-- Your task --
Write the records out once more, exactly as they are given.

Dataset entries:
^^^^^^^^^^^^^^^^

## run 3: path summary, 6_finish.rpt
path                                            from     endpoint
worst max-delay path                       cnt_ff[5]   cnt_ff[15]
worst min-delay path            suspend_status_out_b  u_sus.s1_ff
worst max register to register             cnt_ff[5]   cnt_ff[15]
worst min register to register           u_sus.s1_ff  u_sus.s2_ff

^^^^^^^^^^^^^^^^

-- Solution --
## run 3: path summary, 6_finish.rpt
path                                            from     endpoint
worst max-delay path                       cnt_ff[5]   cnt_ff[15]
worst min-delay path            suspend_status_out_b  u_sus.s1_ff
worst max register to register             cnt_ff[5]   cnt_ff[15]
worst min register to register           u_sus.s1_ff  u_sus.s2_ff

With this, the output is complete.